Who Wants To Be A Millionaire? Your Final Project Will Be To
Who Wants To Be A Millionaireyour Final Project Will Be To Create A Qu
Your final project will be to create a quiz game similar to “Who Wants to be a Millionaire?†Requirements: • Your game will include 5 questions. • You will ask the user multiple choice questions (in increasing difficulty if possible). • Each question, if answered correctly, will have a point value attached to it. The point values should be as follows: 100, 200, 500, 1000, 2000. • Unlike the game on T.V., the score will be an accumulation of the points earned throughout the game and the user may continue if he/she answers incorrectly. Show the user’s point total after each question. • At the end of the game, the user should be given the option to play again if he/she chooses. • Include a text file called “highscore.txt” that stores the highest scoring player’s first name and score. Update the text file if the user scores the highest score. • Include at least three functions in your program. Input Validation: The user must choose valid options from menus. Grading Criteria: 1. Algorithm 2. Text File manipulation -Read from file -Compare to score in file -Write to file 3. Loops/If Structures -Game ends at correct place -Play as many times as user wishes -Game and score resets 4. Score Accumulation 5. Functions
Paper For Above instruction
Creating an engaging and functional quiz game inspired by “Who Wants to Be a Millionaire” involves detailed planning, effective programming, and user-focused design. This project requires implementing core programming concepts such as functions, loops, conditionals, file manipulation, and input validation, culminating in an interactive game that tracks high scores and allows repeated play.
The foundation of this project is designing a quiz engine that asks five multiple-choice questions of increasing difficulty. Each question is assigned a specific point value—100, 200, 500, 1000, and 2000—that accumulates as the user answers correctly. If the user answers incorrectly, the game should still display the accumulated score, and the game continues unless the user chooses to end or restart.
An essential feature of this game is maintaining a high score record, stored in a text file named “highscore.txt”. The program reads from this file at the start to compare the current user’s total score and updates it if a new high score is achieved. This involves reading and writing to a text file, a core aspect of file manipulation and data persistence in programming.
Implementing robust input validation is critical to ensure that users select valid options when answering questions and making menu choices. The game must handle invalid inputs graciously, prompting users to re-enter valid options, thereby enhancing usability and preventing runtime errors.
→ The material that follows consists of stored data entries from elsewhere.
[src/design/cgra_pkg.sv]
// ========================================
// CGRA processing element shared types
// Widths, opcodes, operand sources, the
// configuration frame, the packet word and
// the registered result
// ========================================

package cgra_pkg;

    localparam int DATA_WIDTH    = 32;
    localparam int PAYLOAD_WIDTH = 16;
    localparam int COORD_WIDTH   = 4;
    localparam int ACC_WIDTH     = 40;
    localparam int SHAMT_WIDTH   = 4;
    localparam int RF_ADDR_WIDTH = 4;

    // Header bits left over after multicast and coordinates
    localparam int HDR_RSVD_WIDTH = DATA_WIDTH - PAYLOAD_WIDTH - 2 * COORD_WIDTH - 1;

    // 32-bit signed limits, held at accumulator width
    localparam logic signed [ACC_WIDTH-1:0] SAT_MAX = 40'sd2147483647;
    localparam logic signed [ACC_WIDTH-1:0] SAT_MIN = -40'sd2147483648;

    typedef enum logic [5:0] {
        OP_NOP     = 6'd0,
        OP_ADD     = 6'd1,
        OP_SUB     = 6'd2,
        OP_MUL     = 6'd3,
        OP_MAC     = 6'd4,
        OP_AND     = 6'd5,
        OP_OR      = 6'd6,
        OP_XOR     = 6'd7,
        OP_SHL     = 6'd8,
        OP_SHR     = 6'd9,
        OP_CMP_GT  = 6'd10,
        OP_CMP_LT  = 6'd11,
        OP_CMP_EQ  = 6'd12,
        OP_LOAD    = 6'd13,
        OP_STORE   = 6'd14,
        OP_ACC_CLR = 6'd15,
        OP_PASS0   = 6'd16,
        OP_PASS1   = 6'd17
    } opcode_e;

    typedef enum logic [RF_ADDR_WIDTH-1:0] {
        SRC_RF  = 4'd0,
        SRC_N   = 4'd1,
        SRC_E   = 4'd2,
        SRC_S   = 4'd3,
        SRC_W   = 4'd4,
        SRC_SPM = 4'd5,
        SRC_IMM = 4'd6
    } src_sel_e;

    // One bit per output port
    typedef struct packed {
        logic loc;
        logic n;
        logic e;
        logic s;
        logic w;
    } route_mask_t;

    typedef struct packed {
        logic [13:0]                reserved;
        logic                       multicast;
        logic [COORD_WIDTH-1:0]     dest_y;
        logic [COORD_WIDTH-1:0]     dest_x;
        logic [PAYLOAD_WIDTH-1:0]   imm;
        logic                       pred_inv;
        logic                       pred_en;
        route_mask_t                route;
        logic [RF_ADDR_WIDTH-1:0]   dst;
        src_sel_e                   src1;
        src_sel_e                   src0;
        opcode_e                    op;
    } cfg_frame_t;

    typedef struct packed {
        logic                       multicast;
        logic [COORD_WIDTH-1:0]     dest_x;
        logic [COORD_WIDTH-1:0]     dest_y;
        logic [HDR_RSVD_WIDTH-1:0]  reserved;
        logic [PAYLOAD_WIDTH-1:0]   payload;
    } pe_packet_t;

    // Mesh word, seen either as a number or as a routed packet
    typedef union packed {
        logic signed [DATA_WIDTH-1:0] raw;
        pe_packet_t                   packet;
    } pe_word_u;

    typedef struct packed {
        logic [DATA_WIDTH-1:0]  result;
        route_mask_t            route;
        logic                   multicast;
        logic [COORD_WIDTH-1:0] dest_x;
        logic [COORD_WIDTH-1:0] dest_y;
        logic                   valid;
    } pe_result_t;

endpackage

[src/design/pe_operand_select.sv]
// ========================================
// PE operand select
// Neighbor payload extraction and the two
// operand source multiplexers
// ========================================

`timescale 1ns/1ps

module pe_operand_select (
    input  cgra_pkg::src_sel_e                  src0,
    input  cgra_pkg::src_sel_e                  src1,
    input  logic [cgra_pkg::PAYLOAD_WIDTH-1:0]  imm,
    input  cgra_pkg::pe_word_u [3:0]            nbr_data,
    input  logic [3:0]                          nbr_valid,
    input  logic [cgra_pkg::DATA_WIDTH-1:0]     rf_rdata0,
    input  logic [cgra_pkg::DATA_WIDTH-1:0]     rf_rdata1,
    input  logic [cgra_pkg::DATA_WIDTH-1:0]     spm_rdata,
    output logic [cgra_pkg::DATA_WIDTH-1:0]     operand0,
    output logic [cgra_pkg::DATA_WIDTH-1:0]     operand1
);
    import cgra_pkg::*;

    localparam int EXT_WIDTH = DATA_WIDTH - PAYLOAD_WIDTH;

    // Index 0..3 is N, E, S, W
    logic [3:0][DATA_WIDTH-1:0] nbr_ext;
    logic [DATA_WIDTH-1:0]      imm_ext;

    function automatic logic [DATA_WIDTH-1:0] pick(
        input src_sel_e                   sel,
        input logic [DATA_WIDTH-1:0]      rf_val,
        input logic [3:0][DATA_WIDTH-1:0] nbr,
        input logic [DATA_WIDTH-1:0]      spm_val,
        input logic [DATA_WIDTH-1:0]      imm_val
    );
        case (sel)
            SRC_RF:  return rf_val;
            SRC_N:   return nbr[0];
            SRC_E:   return nbr[1];
            SRC_S:   return nbr[2];
            SRC_W:   return nbr[3];
            SRC_SPM: return spm_val;
            SRC_IMM: return imm_val;
            default: return '0;
        endcase
    endfunction

    // Signed payload, zero when the neighbor is idle
    always_comb begin
        for (int i = 0; i < 4; i++) begin
            if (nbr_valid[i]) begin
                nbr_ext[i] = {{EXT_WIDTH{nbr_data[i].packet.payload[PAYLOAD_WIDTH-1]}},
                              nbr_data[i].packet.payload};
            end else begin
                nbr_ext[i] = '0;
            end
        end
    end

    assign imm_ext  = {{EXT_WIDTH{1'b0}}, imm};
    assign operand0 = pick(src0, rf_rdata0, nbr_ext, spm_rdata, imm_ext);
    assign operand1 = pick(src1, rf_rdata1, nbr_ext, spm_rdata, imm_ext);

endmodule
The game structure should extensively employ loops and conditional statements. Loops facilitate playing multiple rounds, allowing the user to decide whether to continue after each game. Conditional statements determine the flow of the game, such as ending the game upon incorrect answers or updating the high score if necessary.
Functions are vital for modularity and readability, with at least three functions encapsulating core functionalities like asking questions, updating scores, and handling file operations. Clear function definitions make the program more maintainable and scalable.
In summary, this project combines fundamental programming principles to develop a complete, interactive quiz game. It emphasizes user interaction, data management, and code structuring, providing an engaging way to practice algorithm development, file I/O, control structures, and function utilization.